St. Charles North's defense awaits Glenbard West challenge
Going up against an 11-0 Glenbard West team in the Class 7A quarterfinals certainly could make some teams nervous.
Especially when you start trying to gameplan how to slow a Hilltoppers team that has scored 397 points in those 11 wins, an average of 36 a game.
Glenbard West has not just been explosive, it has been remarkably consistent. No team has held the Hilltoppers to fewer than 27 points yet this year.
Luckily for St. Charles North, the North Stars defense also has been up to the task all season.
Other than a 35-point game by Waubonsie Valley in Week 4, the North Stars haven't allowed more than 16 points in a game.
Something will have to give when St. Charles North and Glenbard West take the field at 1 p.m. Saturday in Glen Ellyn.
"Glenbard West, they are a great team but again why not us?" said one of the leaders on that St. Charles North defense, safety Conner Mohs. "We have a shot. Who is anyone to say we can't do it?"
St. Charles North's defense sure stepped up Friday, halting Elk Grove on three fourth-quarter drives while clinging to a 20-14 lead. That turned out to be the final score, with one of the touchdowns coming when Elk Grove took over at the North Stars' 6-yard line.
"Not too many teams could hold this team to 14 points," St. Charles North coach Mark Gould said. "They (the defense) did a great job. They played really inspired, really aggressive."
The North Stars put the final nail in Elk Grove's coffin when Dom Imbordino intercepted a pass in the end zone in the final minute. Through the regular season, Imbordino's 6 pass deflections led the squad, while Spencer Swarts had a team-high 68 tackles, just ahead of J.J. Weaver's 64.
"We all played a phenomenal game (against Elk Grove) and we all had to play as a team to win," Imbordino said. "It's just a great feeling. The main thing was to get pressure on the quarterback. We had to make sure he didn't have time to throw."
Linebackers Swarts and Weaver helped apply that pressure and will need to do that for 48 minutes at Glenbard West.
So far in the playoffs, the North Stars have allowed 30 points, and that came after a stretch of just 49 points given up in the final five weeks of the regular season.
"We all came together as a defense," Swarts said. "This group has what it takes and we knew that and that we have to come together as a whole. We knew where we're going to get the pressure and how to come at (the Elk Grove quarterback).
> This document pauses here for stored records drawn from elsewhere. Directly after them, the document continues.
===== src/pesc_pkg.sv =====
// Package with register map, field positions and reset values of the PHY event status block.
package pesc_pkg;

  // Register indices; the byte address on the bus is four times the index.
  localparam logic [5:0] PESC_IDX_CTRL      = 6'h11;
  localparam logic [5:0] PESC_IDX_ISE_ONE   = 6'h12;
  localparam logic [5:0] PESC_IDX_ISE_TWO   = 6'h13;
  localparam logic [5:0] PESC_IDX_FC_COUNT  = 6'h14;
  localparam logic [5:0] PESC_IDX_RE_COUNT  = 6'h15;

  // Bus geometry.
  localparam int         PESC_ADDR_W        = 8;
  localparam int         PESC_DATA_W        = 32;
  localparam logic [1:0] PESC_ALIGN_OK      = 2'h0;

  // Second status and enable register: status in the upper byte, enables in the lower.
  localparam int         PESC_TWO_STAT_LSB  = 8;
  localparam int         PESC_TWO_EN_LSB    = 0;
  localparam int         PESC_EV_EEE        = 7;
  localparam int         PESC_EV_AN_ERR     = 6;
  localparam int         PESC_EV_PAGE       = 5;
  localparam int         PESC_EV_FIFO       = 4;
  localparam int         PESC_EV_XOVER      = 3;
  localparam int         PESC_EV_SLEEP      = 2;
  localparam int         PESC_EV_POL_WOL    = 1;
  localparam int         PESC_EV_JABBER     = 0;

  // First status and enable register: only the two counter half-full positions live here.
  localparam int         PESC_ONE_FC_STAT   = 9;
  localparam int         PESC_ONE_RE_STAT   = 8;
  localparam int         PESC_ONE_FC_EN     = 1;
  localparam int         PESC_ONE_RE_EN     = 0;

  // Control register fields.
  localparam int         PESC_CTRL_LOOP     = 0;
  localparam int         PESC_CTRL_GIE      = 1;

  // Counter limits.
  localparam logic [7:0]  PESC_FC_MAX       = 8'hff;
  localparam logic [7:0]  PESC_FC_HALF      = 8'h7f;
  localparam logic [15:0] PESC_RE_MAX       = 16'hffff;
  localparam logic [15:0] PESC_RE_HALF      = 16'h007f;

  // Reset values.
  localparam logic [7:0]  PESC_RST_BYTE     = 8'h00;
  localparam logic [1:0]  PESC_RST_PAIR     = 2'h0;
  localparam logic [15:0] PESC_RST_WORD     = 16'h0000;
  localparam logic [31:0] PESC_RST_DATA     = 32'h0000_0000;

  typedef struct packed {
    logic [7:0]  two_stat;
    logic [7:0]  two_en;
    logic [1:0]  one_stat;
    logic [1:0]  one_en;
    logic        loop_mode;
    logic        gie;
    logic [7:0]  fc_cnt;
    logic [15:0] re_cnt;
    logic [31:0] rdata;
    logic        slverr;
    logic        irq;
  } pesc_state_s;

endpackage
We just wanted it more in the end."
The defense got it done two extra times in the fourth quarter Friday after a fumble on a punt and a fumble by the North Stars offense gave Elk Grove two extra cracks at the possible game-winning touchdown. Both times the North Stars' defense picked up their teammates.
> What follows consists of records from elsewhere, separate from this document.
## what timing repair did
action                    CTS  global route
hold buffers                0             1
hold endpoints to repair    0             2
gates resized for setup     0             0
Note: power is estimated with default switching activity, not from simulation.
$ cat src/usis_pkg.sv
// Notes on behaviour
// writing one to an irq_disable bit clears that mask bit; zero leaves it.
// ten sources share bit positions 0..9 in disable, mask and status.
// irq_mask is read-only, resets to zero; one means source enabled.
// rx_char_ready sets on a new character, clears on holding read or rx disable.
// tx_holding_free is zero while holding register full or break start pending.
// tx_holding_free and tx_fully_drained are zero at reset/disabled; tx enable sets them.
// rx_break_seen sets on break or end of break, holds until status clear.
// rx_dma_done follows the receive data-controller end-of-transfer signal.
// tx_dma_done follows the transmit data-controller end-of-transfer signal.
// rx_overrun_err sets when a character lands while rx_char_ready is set.
// framing error sets on a low stop bit, holds until status clear.
// parity_err sets on bad parity or high parity bit in multi-drop mode.
// time-out sets when counter expires after arming; zero while value is zero.
// tx_fully_drained is one only with holding and shift empty and no break.
// status clear resets parity, framing, overrun and break flags.
// writing one to an irq_enable bit sets that mask bit; zero leaves it.
// arming the idle timer waits for a fresh character before counting.
// interrupt output is high while any flag and its mask bit are both one.
// reading mask or status has no side effect on flags or mask.
package usis_pkg;
    localparam int          ADDR_W        = 6;
    localparam int          NUM_SRC       = 10;
    // register byte offsets
    localparam logic [5:0]  OFS_COMMAND   = 6'h00;
    localparam logic [5:0]  OFS_IRQ_EN    = 6'h08;
    localparam logic [5:0]  OFS_IRQ_DIS   = 6'h0c;
    localparam logic [5:0]  OFS_IRQ_MASK  = 6'h10;
    localparam logic [5:0]  OFS_STATUS    = 6'h14;
    localparam logic [5:0]  OFS_TIMEOUT   = 6'h24;
    // status / mask bit positions
    localparam int          BIT_RX_RDY    = 0;
    localparam int          BIT_TX_FREE   = 1;
    localparam int          BIT_BREAK     = 2;
    localparam int          BIT_RX_DMA    = 3;
    localparam int          BIT_TX_DMA    = 4;
    localparam int          BIT_OVERRUN   = 5;
    localparam int          BIT_FRAME     = 6;
    localparam int          BIT_PARITY    = 7;
    localparam int          BIT_TIMEOUT   = 8;
    localparam int          BIT_TX_EMPTY  = 9;
    // command register bit positions
    localparam int          CMD_RX_EN     = 4;
    localparam int          CMD_RX_DIS    = 5;
    localparam int          CMD_TX_EN     = 6;
    localparam int          CMD_TX_DIS    = 7;
    localparam int          CMD_STAT_CLR  = 8;
    localparam int          CMD_BRK_START = 9;
    localparam int          CMD_ARM_IDLE  = 11;
    // reset values and time-out scaling
    localparam logic [9:0]  MASK_RST      = 10'h000;
    localparam logic [7:0]  TO_VAL_RST    = 8'h00;
    localparam int          TO_BITS_PER   = 4;
    localparam int          TO_CNT_W      = 10;

    typedef enum logic [1:0] {
        USIS_TO_IDLE  = 2'b00,
        USIS_TO_WAIT  = 2'b01,
        USIS_TO_COUNT = 2'b11
    } usis_to_state_t;
endpackage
"This entire year our defense preaches overcoming adversity, and overcoming things that weren't expected to happen to us," Swarts said. "If the offense fumbles in the last minute of the game then it is the defense's job to get out and get it done and do our job."
The North Stars have made their first trip to the quarterfinals after a disappointing end to the regular season that saw them lose by 3 points to South Elgin and 1 to St. Charles East in the final two weeks.
Instead of getting down, the North Stars have used that frustration to their advantage in the postseason.
"The last two games of the regular season, those were two tough losses, very close at the end of the game and we knew what doesn't kill us makes us stronger," Swarts said. "At the beginning of the year we knew we had something great. At the end of the year we knew we still had that greatness and we just needed to get it done."
The North Stars start a senior-dominated defense, and that experience helps.
"Our team has played together for four years now and we've got a lot of seniors that have stepped up," linebacker Matthew Scanlon said.
Like his teammates, Mohs, who moved to St. Charles from Arkansas his freshman year, has bought into the team's motto of "Why not us?"
It's worked so far, and Saturday they get a chance to see how they stack up with one of the state's best.
"The fact that North has never made it this far and why not us is what we keep saying," Mohs said. "The friendships we have made are unbelievable. We had a rocky year with the last two losses, but we just never give up."